Alcool, « grosse biture samedi H » mais aussi bière blonde à 6 degrés 8 « qui soi-disant provient d’une Abbaye quelconque dans le Nord », sexe (avec le « craqueur d’hymen » de Tyris : « Est-ce que j’avais la trouille ? À peine. »), solitude contemporaine (les monologues en « mp » avec la « machine à la con » censée incarner Alicia Strange, une actrice de série qui a « tout capté » et qui semble tellement « en symbiose » avec ses fans), tout est abordé dans le roman de Chloé Alifax, qui ne prétend donner aucune clef ni nous abreuver de la moindre leçon.

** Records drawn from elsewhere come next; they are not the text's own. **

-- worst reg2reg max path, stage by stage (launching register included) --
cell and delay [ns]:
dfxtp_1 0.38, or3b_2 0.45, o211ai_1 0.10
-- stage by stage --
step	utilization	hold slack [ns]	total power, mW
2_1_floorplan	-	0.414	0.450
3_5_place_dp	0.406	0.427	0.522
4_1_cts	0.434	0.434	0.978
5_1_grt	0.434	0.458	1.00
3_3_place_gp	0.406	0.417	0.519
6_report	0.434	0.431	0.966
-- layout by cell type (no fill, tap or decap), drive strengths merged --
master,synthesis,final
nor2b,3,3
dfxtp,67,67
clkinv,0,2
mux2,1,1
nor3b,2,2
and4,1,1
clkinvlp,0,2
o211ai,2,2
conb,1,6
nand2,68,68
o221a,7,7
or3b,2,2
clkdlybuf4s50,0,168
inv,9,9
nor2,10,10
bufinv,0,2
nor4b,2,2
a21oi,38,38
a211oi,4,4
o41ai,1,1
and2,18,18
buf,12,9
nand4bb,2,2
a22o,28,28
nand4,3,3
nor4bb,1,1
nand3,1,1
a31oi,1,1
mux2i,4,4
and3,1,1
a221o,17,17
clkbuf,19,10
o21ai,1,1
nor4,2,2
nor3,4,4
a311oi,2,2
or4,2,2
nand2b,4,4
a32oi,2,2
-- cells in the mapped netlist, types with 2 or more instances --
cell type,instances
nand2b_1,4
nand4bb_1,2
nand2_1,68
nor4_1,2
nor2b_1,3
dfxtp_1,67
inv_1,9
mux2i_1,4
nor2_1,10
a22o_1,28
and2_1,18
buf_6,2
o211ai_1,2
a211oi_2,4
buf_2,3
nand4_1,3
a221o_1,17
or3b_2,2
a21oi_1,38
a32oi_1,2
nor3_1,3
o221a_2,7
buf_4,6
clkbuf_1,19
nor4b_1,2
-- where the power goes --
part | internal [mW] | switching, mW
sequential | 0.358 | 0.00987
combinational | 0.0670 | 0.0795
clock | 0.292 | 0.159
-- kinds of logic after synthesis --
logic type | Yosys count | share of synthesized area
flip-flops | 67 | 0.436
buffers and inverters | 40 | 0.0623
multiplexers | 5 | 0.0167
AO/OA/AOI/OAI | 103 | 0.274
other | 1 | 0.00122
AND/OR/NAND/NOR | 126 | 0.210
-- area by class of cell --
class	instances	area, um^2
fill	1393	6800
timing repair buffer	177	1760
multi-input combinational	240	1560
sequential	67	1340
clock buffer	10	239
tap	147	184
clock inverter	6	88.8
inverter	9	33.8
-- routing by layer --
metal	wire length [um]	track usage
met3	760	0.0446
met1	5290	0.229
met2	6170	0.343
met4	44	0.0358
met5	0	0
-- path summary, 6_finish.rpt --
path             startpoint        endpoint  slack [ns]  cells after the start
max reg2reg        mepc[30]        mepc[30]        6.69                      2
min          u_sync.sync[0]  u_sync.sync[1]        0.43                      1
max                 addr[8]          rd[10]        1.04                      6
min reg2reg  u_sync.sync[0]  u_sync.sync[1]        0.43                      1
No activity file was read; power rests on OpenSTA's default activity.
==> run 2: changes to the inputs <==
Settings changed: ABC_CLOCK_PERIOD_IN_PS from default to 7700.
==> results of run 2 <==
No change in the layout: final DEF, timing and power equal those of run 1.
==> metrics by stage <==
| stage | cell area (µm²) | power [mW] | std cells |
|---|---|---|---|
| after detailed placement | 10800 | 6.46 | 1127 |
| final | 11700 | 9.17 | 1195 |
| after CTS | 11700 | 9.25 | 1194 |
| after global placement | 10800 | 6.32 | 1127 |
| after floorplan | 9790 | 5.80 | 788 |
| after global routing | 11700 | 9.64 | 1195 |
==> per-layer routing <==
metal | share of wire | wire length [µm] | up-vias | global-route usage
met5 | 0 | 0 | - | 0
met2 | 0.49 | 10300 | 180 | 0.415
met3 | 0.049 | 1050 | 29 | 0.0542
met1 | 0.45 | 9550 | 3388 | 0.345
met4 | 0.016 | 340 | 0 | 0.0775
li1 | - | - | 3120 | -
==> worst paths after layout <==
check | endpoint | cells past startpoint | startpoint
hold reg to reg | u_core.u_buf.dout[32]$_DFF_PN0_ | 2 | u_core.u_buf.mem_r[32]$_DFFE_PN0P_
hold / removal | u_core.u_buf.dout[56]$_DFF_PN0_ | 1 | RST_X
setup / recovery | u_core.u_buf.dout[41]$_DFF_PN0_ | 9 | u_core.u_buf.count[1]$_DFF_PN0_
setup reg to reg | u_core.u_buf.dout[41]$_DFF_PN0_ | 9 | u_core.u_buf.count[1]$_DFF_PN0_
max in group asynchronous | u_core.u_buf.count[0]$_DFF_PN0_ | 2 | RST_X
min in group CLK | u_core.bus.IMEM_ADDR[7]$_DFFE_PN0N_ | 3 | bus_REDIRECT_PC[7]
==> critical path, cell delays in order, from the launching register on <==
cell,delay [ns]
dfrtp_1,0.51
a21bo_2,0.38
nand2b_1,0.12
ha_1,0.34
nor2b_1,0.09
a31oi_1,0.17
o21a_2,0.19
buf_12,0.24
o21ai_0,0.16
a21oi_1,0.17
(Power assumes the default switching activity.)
File: config.mk
export PLATFORM = sky130hd
export DESIGN_NAME = writeback_arbiter_flat
export DESIGN_NICKNAME = d
export VERILOG_FILES = /design/src/rtl/cpu_pkg.sv /design/src/rtl/writeback_arbiter_if.sv /design/src/rtl/wb_fifo.sv /design/src/rtl/writeback_arbiter.sv /design/src/flat_wrapper.sv
export SDC_FILE = /design/constraint.sdc
export NUM_CORES = 1
export LEC_CHECK = 0
export BUFFER_PORTS_ARGS = -buffer_cell sky130_fd_sc_hd__clkbuf_2
export CAP_MARGIN = 20
export CORE_ASPECT_RATIO = 0.6
export CORE_MARGIN = 3
export CORE_UTILIZATION = 35
export DETAILED_ROUTE_END_ITERATION = 8
export GPL_ROUTABILITY_DRIVEN = 0
export GPL_TIMING_DRIVEN = 0
export SLEW_MARGIN = 0
export SYNTH_ARGS = -nofsm -noshare
export SYNTH_HDL_FRONTEND = slang
export SYNTH_SLANG_ARGS = --single-unit
export TNS_END_PERCENT = 10
File: constraint.sdc
create_clock -name clk -period 11.2 [get_ports clk]
set_input_delay 1.68 -clock clk [delete_from_list [all_inputs] [get_ports clk]]
set_output_delay 1.68 -clock clk [all_outputs]
set_load 0.02 [all_outputs]
File: src/rtl/cpu_pkg.sv
// Shared CPU-side constants and the register-file writeback entry type.
package cpu_pkg;

  localparam int DATA_W     = 32;
  localparam int REG_ADDR_W = 4;
  localparam int NUM_REGS   = 16;

  typedef struct packed {
    logic [REG_ADDR_W-1:0] dest;
    logic [DATA_W-1:0]     data;
  } wb_entry_t;

endpackage

File: src/rtl/writeback_arbiter_if.sv
// Result producers (ALU, load unit), register-file write port and decode-stage forwarding query.
interface writeback_arbiter_if;
  import cpu_pkg::*;

  // Handshake: a producer holds *_valid with dest/data stable until the edge where
  // *_valid && *_ready are both high; that edge transfers exactly one result.
  logic                  alu_valid;
  logic                  alu_ready;
  logic [REG_ADDR_W-1:0] alu_dest;
  logic [DATA_W-1:0]     alu_data;
  logic                  mem_valid;
  logic                  mem_ready;
  logic [REG_ADDR_W-1:0] mem_dest;
  logic [DATA_W-1:0]     mem_data;
  logic                  regWR;
  logic [REG_ADDR_W-1:0] destRegister;
  logic [DATA_W-1:0]     writeData;
  logic [NUM_REGS-1:0]   pending;
  logic [REG_ADDR_W-1:0] fwd_reg;
  logic                  fwd_hit;
  logic [DATA_W-1:0]     fwd_data;

  modport slave (
    input  alu_valid, alu_dest, alu_data, mem_valid, mem_dest, mem_data, fwd_reg,
    output alu_ready, mem_ready, regWR, destRegister, writeData, pending, fwd_hit, fwd_data
  );

  modport master (
    output alu_valid, alu_dest, alu_data, mem_valid, mem_dest, mem_data, fwd_reg,
    input  alu_ready, mem_ready, regWR, destRegister, writeData, pending, fwd_hit, fwd_data
  );

endinterface

File: src/rtl/wb_fifo.sv
// Dual-push, single-pop circular buffer of writeback entries; storage is exposed
// so the owner can scan it for pending writes and forwarding.
module wb_fifo
  import cpu_pkg::*;
#(
  parameter  int DEPTH = 4,
  localparam int PTR_W = $clog2(DEPTH),
  localparam int CNT_W = $clog2(DEPTH + 1)
) (
  input  logic             clk,
  input  logic             rst,
  input  logic [1:0]       push_n_i,
  input  wb_entry_t        push_e0_i,
  input  wb_entry_t        push_e1_i,
  input  logic             pop_i,
  output wb_entry_t        entries_o [DEPTH],
  output logic [PTR_W-1:0] rd_ptr_o,
  output logic [CNT_W-1:0] count_o
);

  wb_entry_t        mem_q [DEPTH];
  logic [PTR_W-1:0] rd_ptr_q, wr_ptr_q;
  logic [CNT_W-1:0] count_q;

  // e0 is always the older of two same-edge pushes
  always_ff @(posedge clk) begin
    if (rst) begin
      rd_ptr_q <= '0;
      wr_ptr_q <= '0;
      count_q  <= '0;
    end else begin
      if (push_n_i != 2'd0) mem_q[wr_ptr_q] <= push_e0_i;
      if (push_n_i == 2'd2) mem_q[wr_ptr_q + PTR_W'(1)] <= push_e1_i;
      wr_ptr_q <= wr_ptr_q + PTR_W'(push_n_i);
      if (pop_i) rd_ptr_q <= rd_ptr_q + PTR_W'(1);
      count_q  <= count_q + CNT_W'(push_n_i) - CNT_W'(pop_i);
    end
  end

  assign entries_o = mem_q;
  assign rd_ptr_o  = rd_ptr_q;
  assign count_o   = count_q;

endmodule

File: src/rtl/writeback_arbiter.sv
// Merges ALU and load results into one ordered register-file write stream and
// provides a pending-write scoreboard plus a forwarding lookup for decode.
module writeback_arbiter
  import cpu_pkg::*;
#(
  parameter  int DEPTH = 4,
  localparam int PTR_W = $clog2(DEPTH),
  localparam int CNT_W = $clog2(DEPTH + 1)
) (
  input  logic               clk,
  input  logic               rst,
  writeback_arbiter_if.slave wb,
  output logic [CNT_W-1:0]   count_o
);

  wb_entry_t             entries [DEPTH];
  logic [PTR_W-1:0]      rd_ptr;
  logic [CNT_W-1:0]      count, free;
  logic                  mem_rdy, alu_rdy, mem_acc, alu_acc, pop;
  logic [1:0]            push_n;
  wb_entry_t             mem_e, alu_e, push_e0, head;
  logic                  regwr_q, regwr_d;
  logic [REG_ADDR_W-1:0] dest_q, dest_d;
  logic [DATA_W-1:0]     data_q, data_d;
  logic [NUM_REGS-1:0]   pending;
  logic                  fwd_hit;
  logic [DATA_W-1:0]     fwd_data;
  logic [PTR_W-1:0]      idx;

  // Readiness looks only at the pre-edge count; the load wins the last free slot.
  assign free    = CNT_W'(DEPTH) - count;
  assign mem_rdy = !rst && (free != '0);
  assign alu_rdy = !rst && ((free >= CNT_W'(2)) || ((free == CNT_W'(1)) && !wb.mem_valid));
  assign mem_acc = wb.mem_valid && mem_rdy;
  assign alu_acc = wb.alu_valid && alu_rdy;
  assign push_n  = {1'b0, mem_acc} + {1'b0, alu_acc};
  assign mem_e   = '{dest: wb.mem_dest, data: wb.mem_data};
  assign alu_e   = '{dest: wb.alu_dest, data: wb.alu_data};
  assign push_e0 = mem_acc ? mem_e : alu_e;
  assign pop     = (count != '0);
  assign head    = entries[rd_ptr];

  wb_fifo #(.DEPTH(DEPTH)) u_fifo (
    .clk       (clk),
    .rst       (rst),
    .push_n_i  (push_n),
    .push_e0_i (push_e0),
    .push_e1_i (alu_e),
    .pop_i     (pop),
    .entries_o (entries),
    .rd_ptr_o  (rd_ptr),
    .count_o   (count)
  );

  always_comb begin
    regwr_d = pop;
    dest_d  = dest_q;
    data_d  = data_q;
    if (pop) begin
      dest_d = head.dest;
      data_d = head.data;
    end
  end

  always_ff @(posedge clk) begin
    if (rst) begin
      regwr_q <= 1'b0;
      dest_q  <= '0;
      data_q  <= '0;
    end else begin
      regwr_q <= regwr_d;
      dest_q  <= dest_d;
      data_q  <= data_d;
    end
  end

  // Scan oldest to youngest so the youngest matching entry overrides the output stage.
  always_comb begin
    pending  = '0;
    fwd_hit  = 1'b0;
    fwd_data = '0;
    idx      = '0;
    if (regwr_q) begin
      pending[dest_q] = 1'b1;
      if (dest_q == wb.fwd_reg) begin
        fwd_hit  = 1'b1;
        fwd_data = data_q;
      end
    end
    for (int i = 0; i < DEPTH; i++) begin
      idx = rd_ptr + PTR_W'(i);
      if (CNT_W'(i) < count) begin
        pending[entries[idx].dest] = 1'b1;
        if (entries[idx].dest == wb.fwd_reg) begin
          fwd_hit  = 1'b1;
          fwd_data = entries[idx].data;
        end
      end
    end
  end

  assign wb.mem_ready    = mem_rdy;
  assign wb.alu_ready    = alu_rdy;
  assign wb.regWR        = regwr_q;
  assign wb.destRegister = dest_q;
  assign wb.writeData    = data_q;
  assign wb.pending      = pending;
  assign wb.fwd_hit      = fwd_hit;
  assign wb.fwd_data     = fwd_data;
  assign count_o         = count;

endmodule
==> config.mk <==
export PLATFORM = sky130hd
export DESIGN_NAME = uart_rx
export DESIGN_NICKNAME = d
export VERILOG_FILES = /design/src/rtl/uart_pkg.sv /design/src/rtl/uart_rx_sync.sv /design/src/rtl/uart_rx.sv
export SDC_FILE = /design/constraint.sdc
export NUM_CORES = 1
export LEC_CHECK = 0
export ABC_CLOCK_PERIOD_IN_PS = 4600
export BUFFER_PORTS_ARGS = -buffer_cell sky130_fd_sc_hd__buf_2
export CORE_AREA = 3 3 72 74
export DETAILED_ROUTE_END_ITERATION = 16
export DIE_AREA = 0 0 75 77
export GPL_ROUTABILITY_DRIVEN = 0
export GPL_TIMING_DRIVEN = 0
export PLACE_DENSITY = 0.88
export SLEW_MARGIN = 40
export SYNTH_ARGS = -nofsm -noshare
export SYNTH_HDL_FRONTEND = slang
export SYNTH_SLANG_ARGS = --single-unit
export TNS_END_PERCENT = 100
==> constraint.sdc <==
create_clock -name clk -period 4.6 [get_ports clk]
set_input_delay 0.69 -clock clk [delete_from_list [all_inputs] [get_ports clk]]
set_output_delay 0.69 -clock clk [all_outputs]
set_load 0.1 [all_outputs]
==> src/rtl/uart_pkg.sv <==
// rtl/uart_pkg.sv - shared UART state encodings and divisor width
package uart_pkg;

  localparam int BAUD_W = 16;

  typedef enum logic [2:0] {
    RX_IDLE   = 3'b000,
    RX_START  = 3'b001,
    RX_DATA   = 3'b010,
    RX_PARITY = 3'b011,
    RX_STOP   = 3'b100
  } rx_state_e;

  typedef enum logic [2:0] {
    TX_IDLE   = 3'b000,
    TX_START  = 3'b001,
    TX_DATA   = 3'b010,
    TX_PARITY = 3'b011,
    TX_STOP   = 3'b100
  } tx_state_e;

endpackage

==> src/rtl/uart_rx_sync.sv <==
// rtl/uart_rx_sync.sv - rxd synchroniser with falling-edge detect
module uart_rx_sync (
  input  logic clk,
  input  logic reset,
  input  logic rxd_in,
  output logic rxd_s,
  output logic fall_edge
);

  logic sync1_q, sync1_d;
  logic sync2_q, sync2_d;
  logic dly_q, dly_d;

  always_comb begin
    sync1_d = rxd_in;
    sync2_d = sync1_q;
    dly_d   = sync2_q;
  end

  // Idle line level is high, so reset to 1 to avoid a spurious start edge.
  always_ff @(posedge clk or posedge reset) begin
    if (reset) begin
      sync1_q <= 1'b1;
      sync2_q <= 1'b1;
      dly_q   <= 1'b1;
    end else begin
      sync1_q <= sync1_d;
      sync2_q <= sync2_d;
      dly_q   <= dly_d;
    end
  end

  assign rxd_s     = sync2_q;
  assign fall_edge = ~sync2_q & dly_q;

endmodule

==> src/rtl/uart_rx.sv <==
// rtl/uart_rx.sv - UART receiver: start detect, bit sampling, status flags
module uart_rx
  import uart_pkg::*;
#(
  parameter int D = 1
) (
  input  logic              clk,
  input  logic              reset,
  input  logic [BAUD_W-1:0] baud_rate_param,
  input  logic              parity_en,
  input  logic              parity_odd,
  input  logic              parity_mode,
  input  logic              big_endian,
  input  logic              uart_disable,
  input  logic              rxd_in,
  input  logic              rx_read,
  output logic [7:0]        rx_data,
  output logic              rx_rb8,
  output logic              parity_err,
  output logic              frame_err,
  output logic              overrun_err,
  output logic              rx_full,
  output logic              rx_irq,
  output logic [2:0]        rx_state
);

  // D is accepted for drop-in compatibility with uart_tx; no delays are modelled.
  if (D < 0) begin : g_neg_delay
  end

  logic rxd_s, fall_edge;

  uart_rx_sync u_sync (
    .clk       (clk),
    .reset     (reset),
    .rxd_in    (rxd_in),
    .rxd_s     (rxd_s),
    .fall_edge (fall_edge)
  );

  rx_state_e         state_q, state_d;
  logic [BAUD_W-1:0] count_q, count_d;
  logic [2:0]        bit_cnt_q, bit_cnt_d;
  logic [7:0]        sr_q, sr_d;
  logic              rb8_q, rb8_d;
  logic [7:0]        rx_data_q, rx_data_d;
  logic              rx_rb8_q, rx_rb8_d;
  logic              parity_err_q, parity_err_d;
  logic              frame_err_q, frame_err_d;
  logic              overrun_q, overrun_d;
  logic              rx_full_q, rx_full_d;
  logic              rx_irq_q, rx_irq_d;

  logic [BAUD_W-1:0] half;
  logic              at_bit_end;
  logic              done;
  logic              exp_par;

  assign half       = baud_rate_param >> 1;
  assign at_bit_end = (count_q == baud_rate_param);
  assign exp_par    = parity_odd ? ^sr_q : ~^sr_q;

  always_comb begin
    state_d   = state_q;
    count_d   = count_q;
    bit_cnt_d = bit_cnt_q;
    sr_d      = sr_q;
    rb8_d     = rb8_q;
    done      = 1'b0;

    case (state_q)
      RX_IDLE: begin
        count_d = '0;
        if (fall_edge) state_d = RX_START;
      end
      RX_START: begin
        if (count_q == half) begin
          count_d = '0;
          state_d = rxd_s ? RX_IDLE : RX_DATA;
        end else begin
          count_d = count_q + 16'd1;
        end
      end
      RX_DATA: begin
        if (at_bit_end) begin
          count_d   = '0;
          bit_cnt_d = bit_cnt_q + 3'd1;
          sr_d      = big_endian ? {sr_q[6:0], rxd_s} : {rxd_s, sr_q[7:1]};
          if (bit_cnt_q == 3'd7) state_d = parity_en ? RX_PARITY : RX_STOP;
        end else begin
          count_d = count_q + 16'd1;
        end
      end
      RX_PARITY: begin
        if (at_bit_end) begin
          count_d = '0;
          rb8_d   = rxd_s;
          state_d = RX_STOP;
        end else begin
          count_d = count_q + 16'd1;
        end
      end
      RX_STOP: begin
        if (at_bit_end) begin
          count_d = '0;
          done    = 1'b1;
          state_d = RX_IDLE;
        end else begin
          count_d = count_q + 16'd1;
        end
      end
      default: state_d = RX_IDLE;
    endcase

    if (uart_disable) begin
      state_d   = RX_IDLE;
      count_d   = '0;
      bit_cnt_d = '0;
      done      = 1'b0;
    end
  end

  always_comb begin
    rx_data_d    = rx_data_q;
    rx_rb8_d     = rx_rb8_q;
    parity_err_d = parity_err_q;
    frame_err_d  = frame_err_q;
    overrun_d    = overrun_q;
    rx_full_d    = rx_full_q;
    rx_irq_d     = 1'b0;

    // A read landing on the completion edge consumes the old character, so no overrun.
    if (done) begin
      rx_data_d    = sr_q;
      rx_rb8_d     = parity_en & rb8_q;
      frame_err_d  = ~rxd_s;
      parity_err_d = parity_en & ~parity_mode & (rb8_q != exp_par);
      rx_irq_d     = 1'b1;
      rx_full_d    = 1'b1;
      overrun_d    = ~rx_read & (overrun_q | rx_full_q);
    end else if (rx_read) begin
      rx_full_d = 1'b0;
      overrun_d = 1'b0;
    end
  end

  always_ff @(posedge clk or posedge reset) begin
    if (reset) begin
      state_q      <= RX_IDLE;
      count_q      <= '0;
      bit_cnt_q    <= '0;
      sr_q         <= '0;
      rb8_q        <= 1'b0;
      rx_data_q    <= '0;
      rx_rb8_q     <= 1'b0;
      parity_err_q <= 1'b0;
      frame_err_q  <= 1'b0;
      overrun_q    <= 1'b0;
      rx_full_q    <= 1'b0;
      rx_irq_q     <= 1'b0;
    end else begin
      state_q      <= state_d;
      count_q      <= count_d;
      bit_cnt_q    <= bit_cnt_d;
      sr_q         <= sr_d;
      rb8_q        <= rb8_d;
      rx_data_q    <= rx_data_d;
      rx_rb8_q     <= rx_rb8_d;
      parity_err_q <= parity_err_d;
      frame_err_q  <= frame_err_d;
      overrun_q    <= overrun_d;
      rx_full_q    <= rx_full_d;
      rx_irq_q     <= rx_irq_d;
    end
  end

  assign rx_data     = rx_data_q;
  assign rx_rb8      = rx_rb8_q;
  assign parity_err  = parity_err_q;
  assign frame_err   = frame_err_q;
  assign overrun_err = overrun_q;
  assign rx_full     = rx_full_q;
  assign rx_irq      = rx_irq_q;
  assign rx_state    = state_q;

endmodule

Et l’amour dans tout ça, me demanderez-vous ? Héhé, bien sûr qu’il y en a ! et c’est même « un truc ultra jouissif » – l’on savourera la rencontre entre le bassiste du groupe rock The Trainspotters, venu se produire à la Station H, et une Tyris guettant « l’épée là, qui rôde au-dessus de [leurs] cœurs » et écrivant : « Mail-moi aime-moi mail-moi… »
Le plus beau du roman – en tout cas le plus bouleversant – réside sans doute dans la relation amicale si forte et pudiquement trouble entre Tyris et Katie. À un moment précis du texte (la petite expédition punitive drôlissime contre le harceleur de Pictave, frère de Tyris), elles m’ont fait penser à Thelma et Louise[1] – et cette référence prouve bien que l’excellent roman de Chloé Alifax sait toucher toutes les générations !
Sixteen Years, roman, par Chloé Alifax, publié chez H&O éditions, 16 euros.
[1] Film de Ridley Scott, 1991, avec Geena Davis et Susan Sarandon.